WHAT THE TASK ASKS.
Find "set_output_delay 2.0000 -clock" and "export CORE_MARGIN = 2" in the records below. Copy the lines holding them and every line between, exactly, and no others.

INFORMATION GIVEN.
.....

This is an optimization exercise on Yosys and OpenROAD, whose aim is small area, not a production implementation.
Function was checked by simulation only, so behaviour that the tests miss may differ from the original.
Power figures rest on the tool's default switching activity, not on a simulated workload.

[design.v]
`timescale 1ns / 1ps
module registro_param #(parameter N = 8)(
    input logic clk, reset, load,
    input logic [N-1 :0] D,
    output logic [N-1 :0] Q
    );
    always_ff@(posedge clk)
        if (reset)
            begin
                Q <= 'b0;
            end
        else if (load)
            Q <= D;   
        else 
            Q <= Q;   
endmodule
`timescale 1ns / 1ps
module S4_actividad3 #(parameter M = 8)(
	input logic [M-1:0] A,
	input logic [M-1:0] B,
	input logic [1:0] OpCode,
	output logic [M-1:0] Result,
	output logic [4:0] Flags
);
	logic N, Z, C, V, P;
	always_comb begin
		case(OpCode)
			2'b00: begin
			    {C, Result} = A - B;
				V = (Result[M-1] & ~A[M-1] & B[M-1]) | (~Result[M-1] & A[M-1] & ~B[M-1]);
			end
			2'b01: begin
			    {C, Result} = A + B;
				V = (Result[M-1] & ~A[M-1] & ~B[M-1]) | (~Result[M-1] & A[M-1] & B[M-1]);		
			end
			2'b10: begin
				Result = (A | B);
				C = 1'b0;
				V = 1'b0;
			end
			2'b11: begin
				Result = (A & B);
				C = 1'b0;
				V = 1'b0;
			end
		endcase
		N = Result[M-1];
		Z = (Result == '0);
		P = ^Result;
		Flags = {N, Z, C, V, P};
	end
endmodule
`timescale 1ns / 1ps
module alu_in_out_reg #(parameter N = 16)(
    input logic [N-1 : 0] data_in,
    input logic load_A, load_B, load_Op, clk, reset, updateRes,
    output logic [N-1 : 0] Result,
    output logic [4:0] Flags
    );
    logic [1:0] V_op;
    logic [N-1 : 0] V_a, V_b;
    logic [1:0] data_in_op;
    logic [N-1:0] Result_alu;
    logic [4:0] Flags_alu;
    assign  data_in_op = data_in[1:0];
    registro_param #(.N(N)) registro_a (.clk(clk), .reset(reset) , .load(load_A), .D(data_in),.Q(V_a));
    registro_param #(.N(N)) registro_b (.clk(clk), .reset(reset) , .load(load_B), .D(data_in),.Q(V_b));
    registro_param #(.N(2)) registro_op (.clk(clk), .reset(reset) , .load(load_Op), .D(data_in_op),.Q(V_op));
    S4_actividad3 #(.M(N)) alu (.A(V_a), .B(V_b), .OpCode(V_op), .Result(Result_alu), .Flags(Flags_alu));
    registro_param #(.N(N)) result_alu (.clk(clk), .reset(reset), .load(updateRes), .D(Result_alu),.Q(Result));  
    registro_param #(.N(5)) result_flags (.clk(clk), .reset(reset), .load(updateRes), .D(Flags_alu),.Q(Flags));
endmodule
`timescale 1ns / 1ps
module Debouncer_FSM #(
    parameter DELAY=15                  
    )
(
	input 	logic clk,                  
	input 	logic rst,                  
	input 	logic PB,                   
	output 	logic PB_pressed_status,    
	output  logic PB_pressed_pulse,     
	output  logic PB_released_pulse     
 );
	logic    PB_sync_aux, PB_sync;
 always_ff @(posedge clk) begin
     if (rst) begin
         PB_sync_aux <= 1'b0;
         PB_sync     <= 1'b0;
     end
     else begin
         PB_sync_aux <= PB;
         PB_sync     <= PB_sync_aux;
     end
 end
	localparam DELAY_WIDTH = $clog2(DELAY);
	logic [DELAY_WIDTH-1:0]    delay_timer; 
    enum logic[5:0] {PB_IDLE, PB_COUNT, PB_PRESSED, PB_STABLE, PB_RELEASED} state, next_state;
  always_ff @(posedge clk) begin
	if (rst) delay_timer <= 0;
	else if (state != next_state) delay_timer <= 0;  
	else delay_timer <= delay_timer + 1;
  end
    always_comb begin
        next_state          = PB_IDLE;
        PB_pressed_status   = 1'b0;
        PB_pressed_pulse    = 1'b0;
        PB_released_pulse   = 1'b0;
        case (state)
            PB_IDLE:        begin
                                if(PB_sync) begin    
                                    next_state= PB_COUNT;
                                end
                            end
            PB_COUNT:       begin
                                if ((PB_sync && (delay_timer >= DELAY-1))) begin
                                    next_state = PB_PRESSED;
                                end 
                                else if (PB_sync)
                                    next_state = PB_COUNT;
                            end
             PB_PRESSED:    begin
                                PB_pressed_pulse = 1'b1;
                                if (PB_sync)
                                    next_state = PB_STABLE;
                            end
             PB_STABLE:     begin
                                PB_pressed_status=1'b1;
                                next_state = PB_STABLE;
                                if (~PB_sync)
                                    next_state = PB_RELEASED;
                            end
              PB_RELEASED:  begin
                                PB_released_pulse = 1'b1;
                                next_state = PB_IDLE;
                            end    
         endcase
    end    
    always@(posedge clk) begin
        if(rst) 
            state <= PB_IDLE;
        else 
            state <= next_state;
    end
endmodule
`timescale 1ns / 1ps
module ReversePolishFSM(
    input logic Enter_pulse,reset,clock,Undo_pulse,
    output logic [2:0] Status,
    output logic LoadOpA,LoadOpB,LoadOpCode,
    output logic updateRes, ToDisplaySel
    );
    enum logic [7:0] {Entering_OpA, Load_OpA, Entering_OpB, Load_OpB, 
    Entering_OpCode, Load_OpCode, Show_Result } state, next_state;
    always_comb begin 
    next_state = Entering_OpA;
    Status = 3'b000;
    LoadOpA = 1'b0;
    LoadOpB = 1'b0;
    LoadOpCode = 1'b0;
    updateRes = 1'b0;
    ToDisplaySel = 1'b0;
        case (state)
            Entering_OpA:   begin
                                if (Enter_pulse) begin
                                    next_state = Load_OpA;
                                    end
                                else
                                    next_state = Entering_OpA;
                                Status = 3'd0;
                                LoadOpA = 1'b0;
                                LoadOpB = 1'b0;
                                LoadOpCode = 1'b0;
                                updateRes = 1'b0;
                                ToDisplaySel = 1'b0;
                            end
            Load_OpA:   begin
                            next_state = Entering_OpB;
                            Status = 3'd1;
                            LoadOpA = 1'b1;
                            LoadOpB = 1'b0;
                            LoadOpCode = 1'b0;
                            updateRes = 1'b0;
                            ToDisplaySel = 1'b0;
                        end
            Entering_OpB:   begin
                                if (Enter_pulse)
                                    next_state = Load_OpB;
                                else if (Undo_pulse)
                                    next_state = Entering_OpA;
                                else
                                    next_state = Entering_OpB;
                            Status = 3'd2;
                            LoadOpA = 1'b0;
                            LoadOpB = 1'b0;
                            LoadOpCode = 1'b0;
                            updateRes = 1'b0;
                            ToDisplaySel = 1'b0;
                        end
            Load_OpB:   begin
                            next_state = Entering_OpCode;
                            Status = 3'd3;
                            LoadOpA = 1'b0;
                            LoadOpB = 1'b1;
                            LoadOpCode = 1'b0;
                            updateRes = 1'b0;
                            ToDisplaySel = 1'b0;
                        end
            Entering_OpCode:   begin
                                if (Enter_pulse)
                                    next_state = Load_OpCode;
                                else if (Undo_pulse)
                                    next_state = Entering_OpB;
                                else
                                    next_state = Entering_OpCode;
                            Status = 3'd4;
                            LoadOpA = 1'b0;
                            LoadOpB = 1'b0;
                            LoadOpCode = 1'b0;
                            updateRes = 1'b0;
                            ToDisplaySel = 1'b0;
                        end
            Load_OpCode:   begin
                            next_state = Show_Result;
                            Status = 3'd5;
                            LoadOpA = 1'b0;
                            LoadOpB = 1'b0;
                            LoadOpCode = 1'b1;
                            updateRes = 1'b0;
                            ToDisplaySel = 1'b0;
                        end
            Show_Result:   begin
                                if (Enter_pulse)
                                    next_state = Entering_OpA;
                                else if (Undo_pulse)
                                    next_state = Entering_OpCode;
                                else
                                    next_state = Show_Result;
                            Status = 3'd6;
                            LoadOpA = 1'b0;
                            LoadOpB = 1'b0;
                            LoadOpCode = 1'b0;
                            updateRes = 1'b1;
                            ToDisplaySel = 1'b1;
                        end                        
        endcase
        end
    always_ff @(posedge clock) begin
        if(reset) 
            state <= Entering_OpA;
        else 
            state <= next_state;
    end
endmodule
`timescale 1ns / 1ps
module Display_selector(
    input logic [15:0] DataIn, Alu_result,
    input logic ToDisplaySel,
    output logic [15:0] ToDisplay
    );
    always_comb begin
        case(ToDisplaySel)
         1'b0:  ToDisplay = DataIn;
         1'b1:  ToDisplay = Alu_result;
         default ToDisplay = DataIn;      
        endcase
        end
endmodule
module unsigned_to_bcd
(
	input  logic 		clk, 	  
				reset,    
	input  logic 		trigger,  
	input  logic [31:0] 	in,       
	output logic  		idle,     
	output logic [31:0] 	bcd 	  
);
	localparam COUNTER_MAX = 32;
	enum logic [2:0] {S_IDLE, S_SHIFT, S_ADD3} state, state_next;
	logic [31:0] shift, shift_next;
	logic [31:0] bcd_next;
	logic [5:0] counter, counter_next;  
	always_comb begin
		{state_next, shift_next, bcd_next, counter_next} = {state, shift, bcd, counter};
		idle = 1'b0;  
		case (state)
		S_IDLE: begin
			counter_next = 'd1;
			shift_next = 'd0;
			idle = 1'b1;
			if (trigger) begin
				state_next = S_SHIFT;
			end
		end
		S_ADD3: begin
			if (shift[31:28] >= 5)
				shift_next[31:28] = shift[31:28] + 4'd3;
			if (shift[27:24] >= 5)
				shift_next[27:24] = shift[27:24] + 4'd3;
			if (shift[23:20] >= 5)
				shift_next[23:20] = shift[23:20] + 4'd3;
			if (shift[19:16] >= 5)
				shift_next[19:16] = shift[19:16] + 4'd3;
			if (shift[15:12] >= 5)
				shift_next[15:12] = shift[15:12] + 4'd3;
			if (shift[11:8] >= 5)
				shift_next[11:8] = shift[11:8] + 4'd3;
			if (shift[7:4] >= 5)
				shift_next[7:4] = shift[7:4] + 4'd3;
			if (shift[3:0] >= 5)
				shift_next[3:0] = shift[3:0] + 4'd3;
			state_next = S_SHIFT;
		end
		S_SHIFT: begin
			shift_next = {shift[30:0], in[COUNTER_MAX - counter_next]};
			if (counter == COUNTER_MAX) begin
				bcd_next = shift_next;
				state_next = S_IDLE;
			end else
				state_next = S_ADD3;
			counter_next = counter + 'd1;
		end
		default: begin
			state_next = S_IDLE;
		end
		endcase
	end
	always @(posedge clk) begin
		if(reset) begin
			{shift, bcd, counter} <= 'd0;
			state <= S_IDLE;
		end
		else
			{state, shift, bcd, counter} <= {state_next, shift_next, bcd_next, counter_next};
	end
endmodule
`timescale 1ns / 1ps
module contador_parameter #(parameter N = 3)(
    input logic clk,reset,
    output logic [N-1:0] count
    );
    always_ff @(posedge clk) 
    begin
        if(reset)
            count <= 'b0;
        else 
            count <= count + 1'b1;
    end
endmodule
`timescale 1ns / 1ps
module bcd_4bit(
    input logic [31:0] HEX,
    input logic [2:0] r_counter,
    output logic [3:0] digito_elegido
    );
    always_comb 
        begin
            case (r_counter)
                3'b000: digito_elegido = HEX[3:0];
                3'b001: digito_elegido = HEX[7:4];
                3'b010: digito_elegido = HEX[11:8];
                3'b011: digito_elegido = HEX[15:12];
                3'b100: digito_elegido = HEX[19:16];
                3'b101: digito_elegido = HEX[23:20];
                3'b110: digito_elegido = HEX[27:24];
                3'b111: digito_elegido = HEX[31:28];
                default: digito_elegido = 'b0;
            endcase
        end
endmodule
`timescale 1ns / 1ps
module BCD_to_sevenseg(
    input logic [3:0] BCD_in, 
    output logic [6:0] sevenSeg
    );
    always_comb begin
        case (BCD_in)
            4'd0:   sevenSeg = 7'b0000_001;  
            4'd1:   sevenSeg = 7'b1001_111;
            4'd2:   sevenSeg = 7'b0010_010;
            4'd3:   sevenSeg = 7'b0000_110;
            4'd4:   sevenSeg = 7'b1001_100;
            4'd5:   sevenSeg = 7'b0100_100;
            4'd6:   sevenSeg = 7'b0100_000;
            4'd7:   sevenSeg = 7'b0001_111;
            4'd8:   sevenSeg = 7'b0000_000;
            4'd9:   sevenSeg = 7'b0001_100;
            4'd10:  sevenSeg = 7'b0001_000;
            4'd11:  sevenSeg = 7'b1100_000;
            4'd12:  sevenSeg = 7'b0110_001;
            4'd13:  sevenSeg = 7'b1000_010;
            4'd14:  sevenSeg = 7'b0110_000;
            4'd15:  sevenSeg = 7'b0111_000;
            default sevenSeg = 'b0;
        endcase
    end 
endmodule 
`timescale 1ns / 1ps
module display_control(
    input logic [2:0] r_counter,
    output logic [7:0] Anodo
    );
    always_comb 
        begin
            case (r_counter)
                3'b000: Anodo = 8'b1111_1110;
                3'b001: Anodo = 8'b1111_1101;
                3'b010: Anodo = 8'b1111_1011;
                3'b011: Anodo = 8'b1111_0111;
                3'b100: Anodo = 8'b1110_1111;
                3'b101: Anodo = 8'b1101_1111;
                3'b110: Anodo = 8'b1011_1111;
                3'b111: Anodo = 8'b0111_1111;
                default: Anodo = 'b0;
            endcase
        end
endmodule
`timescale 1ns / 1ps
module S4_actividad1(
    input  logic        clock,
    input  logic        reset,
    input  logic [31:0] HEX_in,
    output logic [6:0]  segments,
    output logic [7:0]  anodes
    );
    logic [2:0]refresh_counter;
    logic [3:0] elegido;
    contador_parameter #(.N(3)) R_counter (.clk(clock), .reset(reset) , .count(refresh_counter));
    bcd_4bit bcd_selector (.HEX(HEX_in), .r_counter(refresh_counter), .digito_elegido(elegido));    
    BCD_to_sevenseg bcd_seg(.BCD_in(elegido), .sevenSeg(segments));
    display_control control_anodo (.r_counter(refresh_counter), .Anodo (anodes));
endmodule
`timescale 1ns / 1ps
module S8_actividad2 #(parameter N_DEBOUNCER = 10)(
    input logic clk,
    input logic resetN,
    input logic Enter,Undo, DisplayFormat,                
    input logic [15:0] DataIn,
    output logic [6:0] Segments,
    output logic [4:0] Flags,
    output logic [2:0] Status,
    output logic [7:0] Anodes 
    );
    logic reset;
    assign reset = ~resetN;
    logic EnterPulse;
    logic UndoPulse;
    logic LoadOpA,LoadOpB,LoadOpCode;
    logic updateRes, ToDisplaySel;
    logic [15:0] Alu_Result;
    logic [15:0] ToDisplay;
    Debouncer_FSM #(.DELAY(N_DEBOUNCER))debouncer_enterpulse (
        .clk(clk),
        .rst (reset),
        .PB(Enter),
        .PB_pressed_status(),
        .PB_pressed_pulse(EnterPulse),
        .PB_released_pulse()
        );
    Debouncer_FSM #(.DELAY(N_DEBOUNCER)) debouncer_undopulse (
        .clk(clk),
        .rst (reset),
        .PB(Undo),
        .PB_pressed_status(),
        .PB_pressed_pulse(UndoPulse),
        .PB_released_pulse()
        );
    ReversePolishFSM Maquina_estados (
        .Enter_pulse(EnterPulse),
	    .Undo_pulse (UndoPulse),
        .reset(reset),
        .clock(clk),
        .Status(Status),
        .LoadOpA(LoadOpA),
        .LoadOpB(LoadOpB),
        .LoadOpCode(LoadOpCode),
        .updateRes(updateRes),
        .ToDisplaySel(ToDisplaySel)
        );
    alu_in_out_reg #(.N(16)) Alu (
        .data_in(DataIn),
        .load_A(LoadOpA),
        .load_B(LoadOpB),
        .load_Op(LoadOpCode),
        .clk(clk),
        .reset(reset),
        .updateRes(updateRes),
        .Result(Alu_Result),
        .Flags(Flags)
        );
    Display_selector valor_a_display(
        .DataIn(DataIn),
        .Alu_result(Alu_Result),
        .ToDisplaySel(ToDisplaySel),
        .ToDisplay({ToDisplay})
        );     
    logic idle;
    logic [31:0] in_double_dabble;
    logic [31:0] bcd_out;
    assign in_double_dabble = {16'b0,ToDisplay};
    unsigned_to_bcd double_dabble (
        .clk(clk),
    	.reset(reset),
		.trigger(1'b1),
		.in(in_double_dabble),
		.idle(idle),
		.bcd(bcd_out)
	);
    logic [31:0] in_sevenSeg;
    always_comb begin 
        case (DisplayFormat)
            1'b0: in_sevenSeg = {16'b0,ToDisplay};
            1'b1: in_sevenSeg = {bcd_out};
        endcase
        end
    S4_actividad1 Hex_to_sevenSeg (
        .clock(clk),
        .reset(reset),
        .HEX_in(in_sevenSeg),
        .segments(Segments),
        .anodes(Anodes)
        );
endmodule
[run.sh]
#!/bin/bash
# synth_recipe.tcl (not shown) runs the flow's synth.tcl, then flattens the netlist and writes it again
# the make line also repeats each setting of config.mk as NAME=value (left out here)
make -C /OpenROAD-flow-scripts/flow DESIGN_CONFIG=/design/flow/config.mk WORK_HOME=/design/flow/orfs CLKGATE_MAP_FILE= SYNTH_SCRIPT=/design/flow/synth_recipe.tcl finish
[constraint.sdc]
create_clock -name core_clock -period 10.0 [get_ports {clk}]
set_input_delay 2.0000 -clock core_clock [delete_from_list [all_inputs] [get_ports {clk}]]
set_output_delay 2.0000 -clock core_clock [all_outputs]
set_load 0.01 [all_outputs]
[config.mk]
export PLATFORM = sky130hd
export DESIGN_NAME = S8_actividad2
export DESIGN_NICKNAME = S8_actividad2
export VERILOG_FILES = /design/flow/design.v
export SDC_FILE = /design/flow/constraint.sdc
export NUM_CORES = 4
export LEC_CHECK = 0
export CAP_MARGIN = 20
export CORE_MARGIN = 2
export CORE_UTILIZATION = 40
export PLACE_DENSITY = 0.6
export SLEW_MARGIN = 20
==> flow_summary_export.csv <==
group,metric,value,unit
detailed_routing,viasPerCell,5.53,
power,power.density,132,nW/um^2
synthesis,synth_most_common_cell,"nand2_1",
floorplan,die_x,165,um
synthesis,ys_ff_latch,158,
power,ir_drop,0.116,mV
global_routing,grt_max_degree,64,
floorplan,die_y,165,um
timing,rsz0062_at_grt,"false",
synthesis,synth_edf_count,0,
worst_setup_path,startpoint_type,"input port",
timing,max_slew.worst_pin.slew,0.935,ns
worst_setup_path,worstSetupPathType,"in -> out",
cts,clockRootBuffer,"clkbuf_16",
timing,whs,0.449,ns
synthesis,synth.distinct_cells,74,
synthesis,synth-xor-area-share,3.37,%
job,cap_violations,0,
final_layout,nets,1468,
placement,portBuffers,43,
timing,fin_crit,7.58,ns
synthesis,async_reset_ff_share,0,%
floorplan,num_io_pins,44,
synthesis,synth.avg_cell_area,7.68,sq um
timing,hold_viol,0,
floorplan,die-area,27300,sq um
power,p_leak,0.00411,uW
synthesis,synth-simple-area-share,20.6,%
floorplan,fp-row-count,58,
synthesis,synthMuxAreaShare,5.47,%
synthesis,yosys_most_used_dff,"dfxtp_1",
worst_setup_path,crit_arrival,5.58,ns
synthesis,synthAdderAreaFrac,12.3,%
cts,cts_inserted_buffers,17,
cts,clock-sinks,158,
global_routing,antenna_found_initial,0,
timing,clock_skew,0.00933,ns
detailed_routing,wire_per_inst,16.4,um
synthesis,syn_area,10400,sq um
floorplan,core_area,25300,sq um
synthesis,syn_inst,1352,
cts,cts_tree,"yes",
outcome,status,"timing/DRC/antenna clean",
global_routing,grt_pass1_wl,44600,um
timing,slew_headroom,37.6,%
worst_setup_path,cp-end-kind,"output pin",
placement,gp_congestion,0.863,
detailed_routing,final_antenna_net_count,0,
power,power,1520,uW
synthesis,yosysTopAreaCell,"dfxtp_1",
timing,finalSetupViolCount,0,
synthesis,synth_common_cells,"nand2_1 (200), dfxtp_1 (158), a21oi_1 (145)",
worst_setup_path,cp_max_fo,28,
global_routing,track_usage,20.7,%
final_layout,diodes,0,
detailed_routing,drc,0,
synthesis,synth_compound_area_share,20.9,%
final_layout,layout-drive-gt1-share,4.93,%
synthesis,yosysWarnings,13,
cts,clock_path_buffers,2,
global_routing,grt_pass1_vias,8624,
cts,cts-resized-gates,0,
timing,drv_slew,0,
floorplan,start_util,41.0,%
cts,htree_levels,4,
timing,fin_tns_setup,0,ns
cts,postCtsHoldBufs,0,
global_routing,grt-ovfl-total,0,
final_layout,finish.utilization,45.7,%
hold_path,holdCritPathClass,"reg -> reg",
cts,cts_setup_buffers,0,
final_layout,area_growth,11.6,%
synthesis,yosysSeqAreaShare,30.5,%
synthesis,synth_top_family_by_area,"compound AO/OA/AOI/OAI gates",
detailed_routing,wl,27700,um
synthesis,yosysTopAreaCellShare,30.5,%
timing,fmax,132,MHz
synthesis,synth.area.top_cells,"dfxtp_1 (30%), ha_1 (12%), nand2_1 (7.2%), a21oi_1 (7.0%), inv_1 (3.6%)",
timing,period_share,75.8,%
placement,dp_hpwl,20000,um
detailed_routing,drt-initial-drc-count,628,
detailed_routing,drt_pre_antenna_iters,6,
cts,clkTransAtPathRegs,0.06,ns
detailed_routing,vias,9344,
worst_setup_path,required,8.00,ns
synthesis,syn_nets,1474,
cts,worstSkewPairLatency,0.43,ns
## area by class of cell
cell class	instances	area, sq um
Clock inverter	14	158
Inverter	105	395
Multi-Input combinational cell	1011	6520
Timing Repair Buffer	53	513
Sequential cell	158	3160
Tap cell	330	413
Clock buffer	18	429
Fill cell	2542	13700
## where the power goes
group	internal, uW	leakage [uW]	total [uW]	switching, uW
combinational	90.8	0.00255	220	129
sequential	639	0.00128	651	11.7
clock	373	0.000284	652	279
total	1100	0.00411	1520	420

.....

RESPONSE.
set_output_delay 2.0000 -clock core_clock [all_outputs]
set_load 0.01 [all_outputs]
[config.mk]
export PLATFORM = sky130hd
export DESIGN_NAME = S8_actividad2
export DESIGN_NICKNAME = S8_actividad2
export VERILOG_FILES = /design/flow/design.v
export SDC_FILE = /design/flow/constraint.sdc
export NUM_CORES = 4
export LEC_CHECK = 0
export CAP_MARGIN = 20
export CORE_MARGIN = 2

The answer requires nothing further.